• [WHAT YOU ARE ASKED TO DO]:
Output a verbatim copy of the data, cut off after the line that contains "(w[31:26] == 6'b001000)".

Data entries

What follows belongs to an exercise in optimizing a design on an open flow for small area and a short achievable clock period; a production flow would make more cautious choices.
Power figures rest on the tool's default switching activity, not on a simulated workload.

Setup of v26:
## pipecpu
module pipecpu(clk, rst, instr, readdata, PC, MemWrite, aluout, writedata);
export LEC_CHECK = 0
export CAP_MARGIN = 20
export CORE_MARGIN = 2
export CORE_UTILIZATION = 50
export SLEW_MARGIN = 20
export SYNTH_HIERARCHICAL = 1
create_clock -name core_clock -period 12.5 [get_ports {clk}]
standard.sh (not shown) runs the stock make flow with config.mk's settings and CLKGATE_MAP_FILE= SYNTH_SCRIPT=/design/flow/synth_recipe.tcl, a recipe that flattens the netlist after the stock synthesis.
==> flow/flow/run.sh <==
#!/bin/bash
# The standard layout, with timing repair aiming well below the clock
# period (the SDC is unchanged).
set -euo pipefail
bash standard.sh SETUP_SLACK_MARGIN=8.5 finish > standard_flow.log 2>&1
Changes in v38 relative to v26:
-- flow/design.v --
<<< v26, line 28
   assign aluout = malu;
   assign writedata = mb;
   function uses_rs;
      input [31:0] w;
      reg r;
      begin
         r = (w[31:26] == 6'b000000);
         uses_rs = r & (w[5:0] == 6'b100000 || w[5:0] == 6'b100010 || w[5:0] == 6'b100100 ||
                        w[5:0] == 6'b100101 || w[5:0] == 6'b100110 || w[5:0] == 6'b100111 ||
                        w[5:0] == 6'b101010 || w[5:0] == 6'b000100 || w[5:0] == 6'b000110 ||
                        w[5:0] == 6'b001000) |
                   (w[31:26] == 6'b001000) | (w[31:26] == 6'b001100) | (w[31:26] == 6'b001101) |
                   (w[31:26] == 6'b001110) | (w[31:26] == 6'b100011) | (w[31:26] == 6'b101011) |
                   (w[31:26] == 6'b000100) | (w[31:26] == 6'b000101);
      end
   endfunction
   function uses_rt;
      input [31:0] w;
      reg r;
      begin
         r = (w[31:26] == 6'b000000);
         uses_rt = r & (w[5:0] == 6'b100000 || w[5:0] == 6'b100010 || w[5:0] == 6'b100100 ||
                        w[5:0] == 6'b100101 || w[5:0] == 6'b100110 || w[5:0] == 6'b100111 ||
                        w[5:0] == 6'b101010 || w[5:0] == 6'b000000 || w[5:0] == 6'b000010 ||
                        w[5:0] == 6'b000011 || w[5:0] == 6'b000100 || w[5:0] == 6'b000110) |
                   (w[31:26] == 6'b101011) | (w[31:26] == 6'b000100) | (w[31:26] == 6'b000101);
      end
   endfunction
   wire [5:0] op = dinst[31:26];
   wire [5:0] func = dinst[5:0];
>>> v38, line 28
   assign aluout = malu;
   assign writedata = mb;
   wire [5:0] op = dinst[31:26];
   wire [5:0] func = dinst[5:0];
<<< v26, line 84
   wire i_j    = (op == 6'b000010);
   wire i_jal  = (op == 6'b000011);
   wire wreg = i_add | i_sub | i_and | i_or | i_xor | i_sll | i_sllv | i_srlv | i_nor | i_slt |
               i_srl | i_sra | i_addi | i_andi | i_ori | i_xori | i_lw | i_lui | i_jal;
>>> v38, line 58
   wire i_j    = (op == 6'b000010);
   wire i_jal  = (op == 6'b000011);
   wire i_rs = i_add | i_sub | i_and | i_or | i_xor | i_jr | i_addi | i_andi | i_ori | i_xori |
               i_lw | i_sw | i_beq | i_bne | i_nor | i_slt | i_sllv | i_srlv;
   wire i_rt = i_add | i_sub | i_and | i_or | i_xor | i_sll | i_sllv | i_srl | i_srlv | i_sra |
               i_sw | i_beq | i_bne | i_nor | i_slt;
   wire wreg = i_add | i_sub | i_and | i_or | i_xor | i_sll | i_sllv | i_srlv | i_nor | i_slt |
               i_srl | i_sra | i_addi | i_andi | i_ori | i_xori | i_lw | i_lui | i_jal;
<<< v26, line 92
   wire [4:0] rn = i_jal ? 5'd31 : regrt ? rt : rd;
   wire dwreg = wreg & (rn != 5'd0);    
   reg stall;
   reg  [31:0] rf [1:31];
   reg  [31:1] rfv;
>>> v38, line 70
   wire [4:0] rn = i_jal ? 5'd31 : regrt ? rt : rd;
   wire dwreg = wreg & (rn != 5'd0);    
   wire stall = ewreg & em2reg & (i_rs & (ern == rs) | i_rt & (ern == rt));
   reg  [31:0] rf [1:31];
   reg  [31:1] rfv;
<<< v26, line 128
   wire [31:1] nvalid = rfv | wsel;
   wire efwd = ~stall & dwreg & ~i_lw;
   wire nstall = ~stall & dwreg & i_lw &
                 (uses_rs(instr) & (rn == instr[25:21]) | uses_rt(instr) & (rn == instr[20:16]));
   wire nfea = efwd & (rn == nrs);
   wire nfeb = efwd & (rn == nrt);
>>> v38, line 106
   wire [31:1] nvalid = rfv | wsel;
   wire efwd = ~stall & dwreg & ~i_lw;
   wire nfea = efwd & (rn == nrs);
   wire nfeb = efwd & (rn == nrt);
<<< v26, line 143
   always @(posedge clk or posedge rst) begin
      if (rst) begin
         stall <= 1'b0;
         sela <= 31'd0;
         selb <= 31'd0;
>>> v38, line 119
   always @(posedge clk or posedge rst) begin
      if (rst) begin
         sela <= 31'd0;
         selb <= 31'd0;
<<< v26, line 153
         fxb <= 1'b0;
      end else begin
         stall <= nstall;
         sela <= nsela;
         selb <= nselb;
>>> v38, line 128
         fxb <= 1'b0;
      end else begin
         sela <= nsela;
         selb <= nselb;
### Flow results
Having completed the whole flow, v38 delivered a layout that passed the timing, DRC and antenna checks. Post-layout minimum cycle time: v38 higher than v26. For the gate count of the mapped netlist, v38 came in about 1% higher than v26 did. The wire length of the first global-routing pass number comes out lower for v38 vs v26. Initial antenna violation count (lower): v38. v38 vs v26, utilization went down by 0.34 points. The maximum clock frequency of v38 is lower than that of v26.
No run of this note included a check of the RTL's function; only the layout flow was run.


== before ==
pipecpu, a different RTL version from the one above (not shown whole).
For scale: ~1400 flip-flops, ~0.069 mm² of cells after synthesis.
==> flow/config.mk <==
export PLATFORM = sky130hd
export DESIGN_NAME = pipecpu
export DESIGN_NICKNAME = pipecpu
export VERILOG_FILES = /design/flow/design.v
export SDC_FILE = /design/flow/constraint.sdc
export NUM_CORES = 8
export LEC_CHECK = 0
export CAP_MARGIN = 20
export CORE_MARGIN = 2
export CORE_UTILIZATION = 50
export SLEW_MARGIN = 20
export SYNTH_HIERARCHICAL = 1
==> flow/constraint.sdc <==
create_clock -name core_clock -period 12.5 [get_ports {clk}]
set_input_delay 2.5000 -clock core_clock [delete_from_list [all_inputs] [get_ports {clk}]]
set_output_delay 2.5000 -clock core_clock [all_outputs]
set_load 0.01 [all_outputs]
Scripts as last shown in full above: flow/flow/run.sh
### before -> after
--- a/flow/design.v
+++ b/flow/design.v
@@ -3,19 +3,19 @@
    input         rst;
    input  [31:0] instr;
    input  [31:0] readdata;
    output [31:0] PC;
    output        MemWrite;
    output [31:0] aluout;
    output [31:0] writedata;
    localparam OP_ADD = 0, OP_AND = 1, OP_OR = 2, OP_XOR = 3, OP_NOR = 4,
               OP_SLT = 5, OP_SLL = 6, OP_SRL = 7, OP_SRA = 8;
-   reg  [31:0] dinst;
+   reg  [31:0] dpc4, dinst;
    reg  [31:1] sela, selb;       
    reg         fea, feb;
    reg         fla, flb;
    reg         fxa, fxb;
    reg  [31:0] pcn, bpcr;        
    reg         taken;
    reg  [31:0] ea, eb, es;       
    reg         ecin;             
    reg  [4:0]  esa;              
@@ -144,49 +144,51 @@
    alu_add add (.a(ea), .b(eb), .cin(ecin), .sum(sum), .slt(slt));
    wire [31:0] ealu_ls;
    wire ntaken;
    wire fe1 = fea ^ feb;
    br_eq beq_unit (.ao(ao), .bo(bo), .ea(ea), .eb(eb), .ecin(ecin), .slt(slt), .els(ealu_ls),
                    .m_same(fea & feb), .m_n(~fea & ~feb), .m_add(fe1 & eop[OP_ADD]),
                    .m_slt(fe1 & eop[OP_SLT]), .m_ls(fe1 & ~eop[OP_ADD] & ~eop[OP_SLT]),
                    .beq(i_beq & ~stall), .bne(i_bne & ~stall), .taken(ntaken));
    wire [31:0] imm = {{16{sext & dinst[15]}}, dinst[15:0]};
-   wire [31:0] bpc = PC + {imm[29:0], 2'b00};
-   wire [31:0] jpc = {PC[31:28], dinst[25:0], 2'b00};
+   wire [31:0] bpc = dpc4 + {imm[29:0], 2'b00};
+   wire [31:0] jpc = {dpc4[31:28], dinst[25:0], 2'b00};
    wire [31:0] pc4 = PC + 32'd4;
    wire [31:0] npc = stall ? PC : i_jr ? a : (i_j | i_jal) ? jpc : pc4;
    always @(posedge clk or posedge rst) begin
       if (rst) begin
          pcn <= 32'd0;
          taken <= 1'b0;
       end else begin
          pcn <= npc;
          taken <= ntaken;
       end
    end
    always @(posedge clk) bpcr <= bpc;
    always @(posedge clk or posedge rst) begin
       if (rst) dinst <= 32'd0;
       else if (!stall) dinst <= instr;
    end
+   always @(posedge clk)
+      if (!stall) dpc4 <= pc4;
    wire dsub = i_sub | i_beq | i_bne | i_slt;
    wire [8:0] dop;
    assign dop[OP_ADD] = i_add | i_addi | i_lw | i_sw | i_jal | i_sub | i_beq | i_bne;
    assign dop[OP_AND] = i_and | i_andi;
    assign dop[OP_OR]  = ~(dop[OP_ADD] | i_and | i_andi | i_xor | i_xori | i_nor | i_slt |
                           i_sll | i_sllv | i_srl | i_srlv | i_sra);
    assign dop[OP_XOR] = i_xor | i_xori;
    assign dop[OP_NOR] = i_nor;
    assign dop[OP_SLT] = i_slt;
    assign dop[OP_SLL] = i_sll | i_sllv;
    assign dop[OP_SRL] = i_srl | i_srlv;
    assign dop[OP_SRA] = i_sra;
-   wire [31:0] da = i_jal ? PC : i_lui ? 32'd0 :
+   wire [31:0] da = i_jal ? dpc4 : i_lui ? 32'd0 :
                     shift ? {a[31:5], dinst[10:6]} : a;
    wire [31:0] db0 = i_jal ? 32'd4 : i_lui ? {dinst[15:0], 16'd0} :
                      aluimm ? imm : (dop[OP_OR] & ~i_or) ? 32'd0 : b;
    wire [31:0] db = dsub ? ~db0 : db0;
    always @(posedge clk) begin
       ea <= da;
       eb <= db;
       es <= b;
       ecin <= dsub;
Findings:
before → after: design area picked up an extra about 1.6%; fraction of power spent switching nets shows an increase of 0.20 points. Number of H-tree branching levels delta (before -> after): insignificant. Compared after vs before, and smallest hold slack is up in after. In after the final period utilization turned out 0.66 points lower than in before. Global-route met3 utilization: after vs before up 1.2 points. As far as global-route usage is concerned, before and after perform about the same.
Function was not checked in any run of this note: the RTL went through the layout flow alone.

• [RESPONSE TO THE TASK]:
What follows belongs to an exercise in optimizing a design on an open flow for small area and a short achievable clock period; a production flow would make more cautious choices.
Power figures rest on the tool's default switching activity, not on a simulated workload.

Setup of v26:
## pipecpu
module pipecpu(clk, rst, instr, readdata, PC, MemWrite, aluout, writedata);
export LEC_CHECK = 0
export CAP_MARGIN = 20
export CORE_MARGIN = 2
export CORE_UTILIZATION = 50
export SLEW_MARGIN = 20
export SYNTH_HIERARCHICAL = 1
create_clock -name core_clock -period 12.5 [get_ports {clk}]
standard.sh (not shown) runs the stock make flow with config.mk's settings and CLKGATE_MAP_FILE= SYNTH_SCRIPT=/design/flow/synth_recipe.tcl, a recipe that flattens the netlist after the stock synthesis.
==> flow/flow/run.sh <==
#!/bin/bash
# The standard layout, with timing repair aiming well below the clock
# period (the SDC is unchanged).
set -euo pipefail
bash standard.sh SETUP_SLACK_MARGIN=8.5 finish > standard_flow.log 2>&1
Changes in v38 relative to v26:
-- flow/design.v --
<<< v26, line 28
   assign aluout = malu;
   assign writedata = mb;
   function uses_rs;
      input [31:0] w;
      reg r;
      begin
         r = (w[31:26] == 6'b000000);
         uses_rs = r & (w[5:0] == 6'b100000 || w[5:0] == 6'b100010 || w[5:0] == 6'b100100 ||
                        w[5:0] == 6'b100101 || w[5:0] == 6'b100110 || w[5:0] == 6'b100111 ||
                        w[5:0] == 6'b101010 || w[5:0] == 6'b000100 || w[5:0] == 6'b000110 ||
                        w[5:0] == 6'b001000) |
                   (w[31:26] == 6'b001000) | (w[31:26] == 6'b001100) | (w[31:26] == 6'b001101) |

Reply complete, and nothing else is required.